What the exercise asks -
Output must match the data below exactly from its first line through the line that contains "hold reg to", with no other line.

(Study material)

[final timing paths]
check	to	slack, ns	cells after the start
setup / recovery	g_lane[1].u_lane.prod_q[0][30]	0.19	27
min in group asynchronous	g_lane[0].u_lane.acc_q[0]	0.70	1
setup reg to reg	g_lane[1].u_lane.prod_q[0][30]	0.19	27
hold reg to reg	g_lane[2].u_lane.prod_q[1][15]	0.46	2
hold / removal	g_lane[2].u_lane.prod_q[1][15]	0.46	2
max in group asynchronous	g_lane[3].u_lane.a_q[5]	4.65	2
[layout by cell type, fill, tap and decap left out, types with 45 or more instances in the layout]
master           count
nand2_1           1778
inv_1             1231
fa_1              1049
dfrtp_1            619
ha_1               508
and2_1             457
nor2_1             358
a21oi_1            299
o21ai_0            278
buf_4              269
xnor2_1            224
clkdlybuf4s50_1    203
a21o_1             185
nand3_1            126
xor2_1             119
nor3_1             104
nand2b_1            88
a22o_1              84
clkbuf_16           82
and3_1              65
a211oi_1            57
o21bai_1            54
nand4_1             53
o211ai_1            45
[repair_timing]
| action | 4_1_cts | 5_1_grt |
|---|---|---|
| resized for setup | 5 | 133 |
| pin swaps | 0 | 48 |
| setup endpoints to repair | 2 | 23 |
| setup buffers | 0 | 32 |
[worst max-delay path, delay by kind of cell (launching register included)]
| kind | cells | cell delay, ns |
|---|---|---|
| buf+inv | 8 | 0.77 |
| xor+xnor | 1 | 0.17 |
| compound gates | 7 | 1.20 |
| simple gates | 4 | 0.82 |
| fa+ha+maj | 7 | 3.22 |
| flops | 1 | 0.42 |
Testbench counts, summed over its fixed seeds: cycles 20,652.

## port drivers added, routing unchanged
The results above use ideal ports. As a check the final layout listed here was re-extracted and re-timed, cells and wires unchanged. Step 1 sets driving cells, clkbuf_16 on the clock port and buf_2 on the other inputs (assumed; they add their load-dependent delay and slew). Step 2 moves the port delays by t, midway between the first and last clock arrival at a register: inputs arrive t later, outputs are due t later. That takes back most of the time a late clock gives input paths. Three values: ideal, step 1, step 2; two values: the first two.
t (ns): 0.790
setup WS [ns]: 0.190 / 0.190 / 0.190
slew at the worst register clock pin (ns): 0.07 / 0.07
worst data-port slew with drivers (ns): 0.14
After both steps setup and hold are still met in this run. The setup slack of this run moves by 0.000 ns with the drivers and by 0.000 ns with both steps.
Background: an optimization exercise with open tools, aiming at small area and a short achievable clock period. Do not read the settings as production practice.
Only simulation tests tie the RTL to the original design; equivalence was not proved.
No activity file was given, so power comes from the tool's default toggle rates.

--- run.sh ---
#!/bin/bash
# synth_recipe.tcl (not shown) runs the flow's synth.tcl, then flattens the netlist and writes it again
# the make line also repeats each setting of config.mk as NAME=value (left out here)
make -C /OpenROAD-flow-scripts/flow DESIGN_CONFIG=/design/flow/config.mk WORK_HOME=/design/flow/orfs CLKGATE_MAP_FILE= SYNTH_SCRIPT=/design/flow/synth_recipe.tcl finish
--- design.v ---
package dds_pkg;
    localparam int SAMPLE_W   = 8;
    localparam int PHASE_W    = 32;
    localparam int GAIN_W     = 16;
    localparam int GAIN_RADIX = 8;
    localparam int ROM_DEPTH  = 256;
    localparam int ROM_AW     = $clog2(ROM_DEPTH);
    typedef enum logic [7:0] {
        CTRL        = 8'h00,
        RAW         = 8'h04,
        STEP        = 8'h08,
        FM_RAW      = 8'h0C,
        FM_GAIN     = 8'h10,
        FM_OFFSET   = 8'h14,
        AM_RAW      = 8'h18,
        AM_GAIN     = 8'h1C,
        AM_OFFSET   = 8'h20,
        NOISE_GAIN  = 8'h24,
        ROM_WR      = 8'h28,
        STAT_CTRL   = 8'h2C,
        STAT_LIMIT  = 8'h30,
        STAT_MINMAX = 8'h34,
        STAT_COUNT  = 8'h38
    } reg_addr_e;
    typedef enum logic [1:0] {
        SRC_RAW = 2'd0,
        SRC_INA = 2'd1,
        SRC_INB = 2'd2
    } src_sel_e;
    typedef enum logic [1:0] {
        OUT_RAW = 2'd0,
        OUT_DDS = 2'd1,
        OUT_INA = 2'd2,
        OUT_INB = 2'd3
    } out_sel_e;
    typedef struct packed {
        logic                       enable;
        logic [PHASE_W-1:0]         step;
        logic [1:0]                   fm_sel;
        logic signed [SAMPLE_W-1:0] fm_raw;
        logic signed [GAIN_W-1:0]   fm_gain;
        logic signed [PHASE_W-1:0]  fm_offset;
    } dds_cfg_t;
    typedef struct packed {
        logic [1:0]                   out_sel;
        logic signed [SAMPLE_W-1:0] raw;
        logic [1:0]                   am_sel;
        logic signed [SAMPLE_W-1:0] am_raw;
        logic signed [GAIN_W-1:0]   am_gain;
        logic signed [GAIN_W-1:0]   am_offset;
        logic signed [SAMPLE_W-1:0] noise_gain;
    } mix_cfg_t;
    typedef struct packed {
        logic                valid;
        logic [ROM_AW-1:0]   addr;
        logic [SAMPLE_W-1:0] data;
    } rom_wr_t;
    typedef struct packed {
        logic        clear;
        logic        enable;
        logic [31:0] limit;
    } stat_cfg_t;
    typedef struct packed {
        logic signed [SAMPLE_W-1:0] min;
        logic signed [SAMPLE_W-1:0] max;
        logic [31:0]                count;
    } stat_res_t;
endpackage
`timescale 1ns/1ps
import dds_pkg::*;
module dds_block (
    input  logic                       clk,
    input  logic                       rst_n,
    input  logic                       psel,
    input  logic                       penable,
    input  logic                       pwrite,
    input  logic [31:0]                paddr,
    input  logic [31:0]                pwdata,
    input  logic signed [SAMPLE_W-1:0] ina_data,
    input  logic signed [SAMPLE_W-1:0] inb_data,
    output logic [31:0]                prdata,
    output logic signed [SAMPLE_W-1:0] dds_data_out
);
    logic [7:0]  addr;
    logic        addr_hit;
    logic        wr_en;
    assign addr     = paddr[7:0];
    assign addr_hit = (paddr[31:8] == '0);
    assign wr_en    = psel && penable && pwrite && addr_hit;
    logic [1:0]  out_sel, fm_sel, am_sel;
    logic        enable;
    logic [7:0]  raw, fm_raw, am_raw, noise_gain;
    logic [31:0] step, fm_offset, stat_limit;
    logic [15:0] fm_gain, am_gain, am_offset;
    logic        stat_clear, stat_en;
    always_ff @(posedge clk) begin
        if (!rst_n) begin
            out_sel    <= '0;
            enable     <= 1'b0;
            fm_sel     <= '0;
            am_sel     <= '0;
            raw        <= '0;
            step       <= '0;
            fm_raw     <= '0;
            fm_gain    <= '0;
            fm_offset  <= '0;
            am_raw     <= '0;
            am_gain    <= '0;
            am_offset  <= '0;
            noise_gain <= '0;
            stat_clear <= 1'b0;
            stat_en    <= 1'b0;
            stat_limit <= '0;
        end else begin
            stat_clear <= 1'b0;
            if (wr_en) begin
                case (addr)
                    CTRL: begin
                        out_sel <= pwdata[1:0];
                        enable  <= pwdata[2];
                        fm_sel  <= pwdata[5:4];
                        am_sel  <= pwdata[7:6];
                    end
                    RAW:        raw        <= pwdata[7:0];
                    STEP:       step       <= pwdata;
                    FM_RAW:     fm_raw     <= pwdata[7:0];
                    FM_GAIN:    fm_gain    <= pwdata[15:0];
                    FM_OFFSET:  fm_offset  <= pwdata;
                    AM_RAW:     am_raw     <= pwdata[7:0];
                    AM_GAIN:    am_gain    <= pwdata[15:0];
                    AM_OFFSET:  am_offset  <= pwdata[15:0];
                    NOISE_GAIN: noise_gain <= pwdata[7:0];
                    STAT_CTRL: begin
                        stat_clear <= pwdata[0];
                        stat_en    <= pwdata[1];
                    end
                    STAT_LIMIT: stat_limit <= pwdata;
                    default: ;
                endcase
            end
        end
    end
    function automatic logic [2:0] booth_dig(input logic [7:0] x, input int j);
        logic [8:0] xe;
        logic b2, b1, b0;
        xe = {x, 1'b0};
        b2 = xe[2*j+2];
        b1 = xe[2*j+1];
        b0 = xe[2*j];
        booth_dig = {b2, (b2 & ~b1 & ~b0) | (~b2 & b1 & b0), b1 ^ b0};
    endfunction
    function automatic logic [24:0] booth_row(input logic [2:0] d, input logic [15:0] m);
        logic [16:0] mag;
        mag = d[0] ? {m[15], m} : d[1] ? {m, 1'b0} : 17'd0;
        booth_row = {{8{mag[16] ^ d[2]}}, mag ^ {17{d[2]}}};
    endfunction
    function automatic logic [4:0] b8_dig(input logic [7:0] x, input int j);
        logic [9:0] xe;
        logic b3, b2, b1, b0;
        xe = {x[7], x, 1'b0};
        {b3, b2, b1, b0} = xe[3*j +: 4];
        b8_dig = {b3,
                  (b2 != b3) && (b2 == b1) && (b1 == b0),
                  (b2 != b3) && (b1 != b0),
                  (b2 != b1) && (b1 == b0),
                  (b2 == b3) && (b1 != b0)};
    endfunction
    function automatic logic [4:0] dig_sel(input logic [1:0] sel, input logic [4:0] r,
                                           input logic [4:0] a, input logic [4:0] b);
        case (sel)
            2'd0:    dig_sel = r;
            2'd1:    dig_sel = a;
            2'd2:    dig_sel = b;
            default: dig_sel = 5'd0;
        endcase
    endfunction
    function automatic logic [18:0] b8_urow(input logic [4:0] d, input logic [15:0] m,
                                            input logic [17:0] m3);
        logic [18:0] mag, t;
        mag = ({19{d[0]}} & {{3{m[15]}}, m}) |
              ({19{d[1]}} & {{2{m[15]}}, m, 1'b0}) |
              ({19{d[2]}} & {m3[17], m3}) |
              ({19{d[3]}} & {m[15], m, 2'b0});
        t = mag ^ {19{d[4]}};
        b8_urow = {~t[18], t[17:0]};
    endfunction
    function automatic logic [17:0] b4_urow(input logic [2:0] d, input logic [15:0] m);
        logic [17:0] mag, t;
        mag = d[0] ? {{2{m[15]}}, m} : d[1] ? {m[15], m, 1'b0} : 18'd0;
        t = mag ^ {18{d[2]}};
        b4_urow = {~t[17], t[16:0]};
    endfunction
    logic [17:0] fm_g3;
    logic [4:0]  fd0, fd1, fd2;
    logic [24:0] fr0, fr1, fr2, fr3, fs1, fc1, fs2, fc2;
    always_comb begin
        fm_g3 = {{2{fm_gain[15]}}, fm_gain} + {fm_gain[15], fm_gain, 1'b0};
        fd0 = dig_sel(fm_sel, b8_dig(fm_raw, 0), b8_dig(ina_data, 0), b8_dig(inb_data, 0));
        fd1 = dig_sel(fm_sel, b8_dig(fm_raw, 1), b8_dig(ina_data, 1), b8_dig(inb_data, 1));
        fd2 = dig_sel(fm_sel, b8_dig(fm_raw, 2), b8_dig(ina_data, 2), b8_dig(inb_data, 2));
        fr0 = {6'b0, b8_urow(fd0, fm_gain, fm_g3)};
        fr1 = {3'b0, b8_urow(fd1, fm_gain, fm_g3), 2'b0, fd0[4]};
        fr2 = {b8_urow(fd2, fm_gain, fm_g3), 2'b0, fd1[4], 3'b0};
        fr3 = {2'b0, fm_offset[14:0], 1'b0, fd2[4], 6'b0};
        fs1 = fr0 ^ fr1 ^ fr2;
        fc1 = ((fr0 & fr1) | (fr0 & fr2) | (fr1 & fr2)) << 1;
        fs2 = fs1 ^ fc1 ^ fr3;
        fc2 = ((fs1 & fc1) | (fs1 & fr3) | (fc1 & fr3)) << 1;
    end
    logic [24:0] fm_s, fm_c;
    logic [16:0] fm_hm3;          
    logic        fm_hmax, fm_hmin;
    always_ff @(posedge clk) begin
        fm_s    <= fs2;
        fm_c    <= fc2;
        fm_hm3  <= fm_offset[31:15] - 17'd3;
        fm_hmax <= (fm_offset[31:15] == 17'h0FFFF);
        fm_hmin <= (fm_offset[31:15] == 17'h10000);
    end
    logic        fm_cin8;
    logic [17:0] fm_v;
    logic        fm_ovp, fm_ovn;
    logic [31:0] pa0, pa1, pa2, pa3, pa4;
    logic [31:0] ps1, pc1, ps2, pc2, ps3, pc3;
    logic [31:0] ph_main, ph_ps, ph_psm1, ph_next;
    logic [31:0] phase;
    logic [24:0] fm_sum;
    always_comb begin
        fm_sum  = fm_s + fm_c;
        fm_cin8 = fm_s[8] ^ fm_c[8] ^ fm_sum[8];
        fm_v    = {1'b0, fm_sum[24:8]};
        fm_ovp  = fm_hmax && (fm_v >= 18'd107520);
        fm_ovn  = fm_hmin && (fm_v < 18'd74752);
        pa0 = phase;
        pa1 = step;
        pa2 = {fm_hm3, 15'd23552};
        pa3 = {15'b0, fm_s[24:8]};
        pa4 = {15'b0, fm_c[24:8]};
        ps1 = pa0 ^ pa1 ^ pa2;
        pc1 = ((pa0 & pa1) | (pa0 & pa2) | (pa1 & pa2)) << 1;
        ps2 = ps1 ^ pc1 ^ pa3;
        pc2 = ((ps1 & pc1) | (ps1 & pa3) | (pc1 & pa3)) << 1;
        ps3 = ps2 ^ pc2 ^ pa4;
        pc3 = (((ps2 & pc2) | (ps2 & pa4) | (pc2 & pa4)) << 1) | {31'b0, fm_cin8};
        ph_main = ps3 + pc3;
        ph_ps   = phase + step;
        ph_psm1 = (phase ^ step ^ 32'hFFFF_FFFF) +
                  (((phase & step) | phase | step) << 1);
        if (fm_ovp)      ph_next = ph_psm1 ^ 32'h8000_0000;
        else if (fm_ovn) ph_next = ph_ps ^ 32'h8000_0000;
        else             ph_next = ph_main;
    end
    always_ff @(posedge clk) begin
        if (!rst_n || !enable) phase <= '0;
        else                   phase <= ph_next;
    end
    logic [2:0]   tick;
    logic [511:0] pos0, pos1, pos2, pos3;
    always_ff @(posedge clk) tick <= tick + 3'd1;
    logic        new_wr;
    logic [7:0]  wa0, wd0, wa1, wd1;
    logic        wv0, wf0, wv1;
    logic [1:0]  kinj;
    logic [2:0]  tinj;
    logic        inj0, inj1;
    logic [7:0]  bus0, bus1;
    assign new_wr = rst_n && wr_en && (addr == ROM_WR);
    assign kinj   = ~tick[1:0];
    assign tinj   = {1'b0, kinj} + tick + 3'd1;
    assign inj0   = wv0 && (wa0[7:6] == kinj);
    assign inj1   = wv1 && (wa1[7:6] == kinj);
    assign bus0   = wd0 ^ {8{~tinj[2]}};
    assign bus1   = wd1 ^ {8{~tinj[2]}};
    always_ff @(posedge clk) begin
        if (new_wr) begin
            wa0 <= pwdata[15:8];
            wd0 <= pwdata[7:0];
        end
        wv0 <= new_wr || (wv0 && !inj0);
        wf0 <= new_wr;
        if (new_wr && wv0 && !inj0) begin
            wa1 <= wa0;
            wd1 <= wd0;
        end
        wv1 <= (new_wr && wv0 && !inj0) || (wv1 && !inj1);
    end
    logic [511:0] head;
    logic [63:0]  sel0, sel1, keep;
    always_comb begin
        for (int r = 0; r < 64; r++) begin
            sel0[r] = inj0 && (wa0[5:0] == r[5:0]);
            sel1[r] = inj1 && (wa1[5:0] == r[5:0]) && !sel0[r];
            keep[r] = !(sel0[r] || sel1[r]);
            head[8*r +: 8] = ~((pos3[8*r +: 8] & {8{keep[r]}}) |
                               (bus0 & {8{sel0[r]}}) | (bus1 & {8{sel1[r]}}));
        end
    end
    always_ff @(posedge clk) begin
        pos0 <= head;
        pos1 <= pos0;
        pos2 <= pos1;
        pos3 <= pos2;
    end
    function automatic logic [7:0] mux64(input logic [511:0] v, input logic [5:0] s);
        logic [7:0] l1 [16];
        logic [7:0] l2 [4];
        for (int i = 0; i < 16; i++) begin
            case (s[1:0])
                2'd0: l1[i] = v[8*(4*i)   +: 8];
                2'd1: l1[i] = v[8*(4*i+1) +: 8];
                2'd2: l1[i] = v[8*(4*i+2) +: 8];
                default: l1[i] = v[8*(4*i+3) +: 8];
            endcase
        end
        for (int i = 0; i < 4; i++) begin
            case (s[3:2])
                2'd0: l2[i] = l1[4*i];
                2'd1: l2[i] = l1[4*i+1];
                2'd2: l2[i] = l1[4*i+2];
                default: l2[i] = l1[4*i+3];
            endcase
        end
        case (s[5:4])
            2'd0: mux64 = l2[0];
            2'd1: mux64 = l2[1];
            2'd2: mux64 = l2[2];
            default: mux64 = l2[3];
        endcase
    endfunction
    logic [7:0]  ra;
    logic [2:0]  rpos;
    logic [7:0]  rc0, rc1, rc2, rc3, rring;
    logic        hit0, hit1;
    logic signed [7:0] dds_sample;
    assign ra   = phase[31:24];
    assign rpos = {1'b0, ra[7:6]} + tick;
    assign rc0  = mux64(pos0, ra[5:0]);
    assign rc1  = mux64(pos1, ra[5:0]);
    assign rc2  = mux64(pos2, ra[5:0]);
    assign rc3  = mux64(pos3, ra[5:0]);
    always_comb begin
        case (rpos[1:0])
            2'd0: rring = rc0;
            2'd1: rring = rc1;
            2'd2: rring = rc2;
            default: rring = rc3;
        endcase
        rring = rring ^ {8{rpos[2]}};
    end
    assign hit0 = wv0 && !wf0 && (wa0 == ra);
    assign hit1 = wv1 && (wa1 == ra);
    always_ff @(posedge clk) begin
        dds_sample <= hit0 ? wd0 : hit1 ? wd1 : rring;
    end
    logic [7:0] out_src;
    always_comb begin
        case (out_sel)
            OUT_RAW: out_src = raw;
            OUT_DDS: out_src = dds_sample;
            OUT_INA: out_src = ina_data;
            default: out_src = inb_data;
        endcase
    end
    logic [7:0]  lfsr;
    logic [7:0]  stage1_sample, stage1_noise;
    logic [2:0]  nd0, nd1, nd2, nd3;
    logic [15:0] nr0, nr1, nr2, nr3, nr4, ns1, nc1, ns2, nc2, ns3, nc3, nprod;
    always_comb begin
        nd0 = booth_dig(lfsr, 0);
        nd1 = booth_dig(lfsr, 1);
        nd2 = booth_dig(lfsr, 2);
        nd3 = booth_dig(lfsr, 3);
        nr0 = 16'(booth_row(nd0, {{8{noise_gain[7]}}, noise_gain}));
        nr1 = 16'(booth_row(nd1, {{8{noise_gain[7]}}, noise_gain}) << 2);
        nr2 = 16'(booth_row(nd2, {{8{noise_gain[7]}}, noise_gain}) << 4);
        nr3 = 16'(booth_row(nd3, {{8{noise_gain[7]}}, noise_gain}) << 6);
        nr4 = {9'b0, nd3[2], 1'b0, nd2[2], 1'b0, nd1[2], 1'b0, nd0[2]};
        ns1 = nr0 ^ nr1 ^ nr2;
        nc1 = ((nr0 & nr1) | (nr0 & nr2) | (nr1 & nr2)) << 1;
        ns2 = nr3 ^ nr4 ^ ns1;
        nc2 = ((nr3 & nr4) | (nr3 & ns1) | (nr4 & ns1)) << 1;
        ns3 = nc1 ^ ns2 ^ nc2;
        nc3 = ((nc1 & ns2) | (nc1 & nc2) | (ns2 & nc2)) << 1;
        nprod = ns3 + nc3;
    end
    always_ff @(posedge clk) begin
        if (!rst_n) begin
            lfsr          <= '1;
            stage1_sample <= '0;
            stage1_noise  <= '0;
        end else begin
            lfsr          <= {lfsr[6:0], lfsr[7] ^ lfsr[5] ^ lfsr[4] ^ lfsr[3]};
            stage1_sample <= out_src;
            stage1_noise  <= nprod[15:8];
        end
    end
    logic [17:0] am_g3;
    logic [4:0]  ad0, ad1, ad2;
    logic [25:0] ar0, ar1, ar2, ar3, as1, ac1, as2, ac2;
    always_comb begin
        am_g3 = {{2{am_gain[15]}}, am_gain} + {am_gain[15], am_gain, 1'b0};
        ad0 = dig_sel(am_sel, b8_dig(am_raw, 0), b8_dig(ina_data, 0), b8_dig(inb_data, 0));
        ad1 = dig_sel(am_sel, b8_dig(am_raw, 1), b8_dig(ina_data, 1), b8_dig(inb_data, 1));
        ad2 = dig_sel(am_sel, b8_dig(am_raw, 2), b8_dig(ina_data, 2), b8_dig(inb_data, 2));
        ar0 = {7'b0, b8_urow(ad0, am_gain, am_g3)};
        ar1 = {4'b0, b8_urow(ad1, am_gain, am_g3), 2'b0, ad0[4]};
        ar2 = {1'b0, b8_urow(ad2, am_gain, am_g3), 2'b0, ad1[4], 3'b0};
        ar3 = {2'b0, ~am_offset[15], am_offset[14:0], 1'b0, ad2[4], 6'b0};
        as1 = ar0 ^ ar1 ^ ar2;
        ac1 = ((ar0 & ar1) | (ar0 & ar2) | (ar1 & ar2)) << 1;
        as2 = as1 ^ ac1 ^ ar3;
        ac2 = ((as1 & ac1) | (as1 & ar3) | (ac1 & ar3)) << 1;
    end
    logic [25:0] am_s, am_c;
    always_ff @(posedge clk) begin
        am_s <= as2;
        am_c <= ac2;
    end
    logic        am_cin8;
    logic [8:0]  am_lo;
    logic [16:0] am_ks, am_kc, am_x;
    logic [15:0] am_factor;
    always_comb begin
        am_lo   = {1'b0, am_s[7:0]} + {1'b0, am_c[7:0]};
        am_cin8 = am_lo[8];
        am_ks   = am_s[24:8] ^ am_c[24:8] ^ 17'd23552;
        am_kc   = (((am_s[24:8] & am_c[24:8]) | (am_s[24:8] & 17'd23552) |
                    (am_c[24:8] & 17'd23552)) << 1) | {16'b0, am_cin8};
        am_x    = am_ks + am_kc;
        if (am_x[16] == am_x[15]) am_factor = am_x[15:0];
        else if (am_x[16])        am_factor = 16'h8000;
        else                      am_factor = 16'h7FFF;
    end
    logic [17:0] mu0, mu1, mu2, mu3;
    logic [2:0]  md0, md1, md2, md3;
    logic [24:0] mr0, mr1, mr2, mr3, mr4;
    logic [24:0] ms1, mc1, ms2, mc2, ms3, mc3;
    always_comb begin
        md0  = booth_dig(stage1_sample, 0);
        md1  = booth_dig(stage1_sample, 1);
        md2  = booth_dig(stage1_sample, 2);
        md3  = booth_dig(stage1_sample, 3);
        mu0  = b4_urow(md0, am_factor);
        mu1  = b4_urow(md1, am_factor);
        mu2  = b4_urow(md2, am_factor);
        mu3  = b4_urow(md3, am_factor);
        mr0  = {7'b0, mu0};
        mr1  = {5'b0, mu1, 1'b0, md0[2]};
        mr2  = {3'b0, mu2, 1'b0, md1[2], 2'b0};
        mr3  = {1'b0, mu3, 1'b0, md2[2], 4'b0};
        mr4  = 25'h56_0000 | {9'b0, ~stage1_noise[7], stage1_noise[6:0], 1'b0, md3[2], 6'b0};
        ms1  = mr0 ^ mr1 ^ mr2;
        mc1  = ((mr0 & mr1) | (mr0 & mr2) | (mr1 & mr2)) << 1;
        ms2  = mr3 ^ mr4 ^ ms1;
        mc2  = ((mr3 & mr4) | (mr3 & ms1) | (mr4 & ms1)) << 1;
        ms3  = mc1 ^ ms2 ^ mc2;
        mc3  = ((mc1 & ms2) | (mc1 & mc2) | (ms2 & mc2)) << 1;
    end
    logic [24:0] mod_s, mod_c;
    always_ff @(posedge clk) begin
        mod_s <= ms3;
        mod_c <= mc3;
    end
    logic [24:0] mod_sum;
    logic [16:0] mv;
    logic [7:0]  y8;
    logic        in_rng, sat_neg;
    always_comb begin
        mod_sum = mod_s + mod_c;
        mv      = mod_sum[24:8];
        y8      = mv[7:0] ^ 8'h80;
        in_rng  = (mv[16:8] == 9'h100);
        sat_neg = !mv[16];
        if (in_rng)       dds_data_out = y8;
        else if (sat_neg) dds_data_out = 8'h80;
        else              dds_data_out = 8'h7F;
    end
    logic signed [7:0] st_min, st_max;
    logic [31:0]       st_count;
    logic              take, lt_min, gt_max;
    assign take = stat_en && (st_count < stat_limit);
    always_comb begin
        if (in_rng) begin
            lt_min = $signed(y8) < st_min;
            gt_max = $signed(y8) > st_max;
        end else if (sat_neg) begin
            lt_min = st_min != -8'sd128;
            gt_max = 1'b0;
        end else begin
            lt_min = 1'b0;
            gt_max = st_max != 8'sd127;
        end
    end
    always_ff @(posedge clk) begin
        if (!rst_n) begin
            st_min   <= '0;
            st_max   <= '0;
            st_count <= '0;
        end else if (stat_clear) begin
            st_min   <= 8'sh7F;
            st_max   <= -8'sd128;
            st_count <= '0;
        end else if (take) begin
            st_count <= st_count + 32'd1;
            if (st_count == '0) begin
                st_min <= dds_data_out;
                st_max <= dds_data_out;
            end else begin
                if (lt_min) st_min <= dds_data_out;
                if (gt_max) st_max <= dds_data_out;
            end
        end
    end
    logic [31:0] rd;
    logic        rd_en;
    logic [31:0] rd_q;
    logic        rd_mm, rd_cnt;
    assign rd_en = psel && !pwrite && addr_hit;
    always_comb begin
        rd = '0;
        if (rd_en) begin
            case (addr)
                CTRL:        rd = {24'b0, am_sel, fm_sel, 1'b0, enable, out_sel};
                RAW:         rd = {24'b0, raw};
                STEP:        rd = step;
                FM_RAW:      rd = {24'b0, fm_raw};
                FM_GAIN:     rd = {16'b0, fm_gain};
                FM_OFFSET:   rd = fm_offset;
                AM_RAW:      rd = {24'b0, am_raw};
                AM_GAIN:     rd = {16'b0, am_gain};
                AM_OFFSET:   rd = {16'b0, am_offset};
                NOISE_GAIN:  rd = {24'b0, noise_gain};
                STAT_CTRL:   rd = {30'b0, stat_en, 1'b0};
                STAT_LIMIT:  rd = stat_limit;
                default:     rd = '0;
            endcase
        end
    end
    always_ff @(posedge clk) begin
        rd_q   <= rd;
        rd_mm  <= rd_en && (addr == STAT_MINMAX);
        rd_cnt <= rd_en && (addr == STAT_COUNT);
    end
    assign prdata = rd_q | ({32{rd_mm}} & {16'b0, st_max, st_min}) |
                    ({32{rd_cnt}} & st_count);
endmodule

(End Study material)

Task result -
[final timing paths]
check	to	slack, ns	cells after the start
setup / recovery	g_lane[1].u_lane.prod_q[0][30]	0.19	27
min in group asynchronous	g_lane[0].u_lane.acc_q[0]	0.70	1
setup reg to reg	g_lane[1].u_lane.prod_q[0][30]	0.19	27
hold reg to reg	g_lane[2].u_lane.prod_q[1][15]	0.46	2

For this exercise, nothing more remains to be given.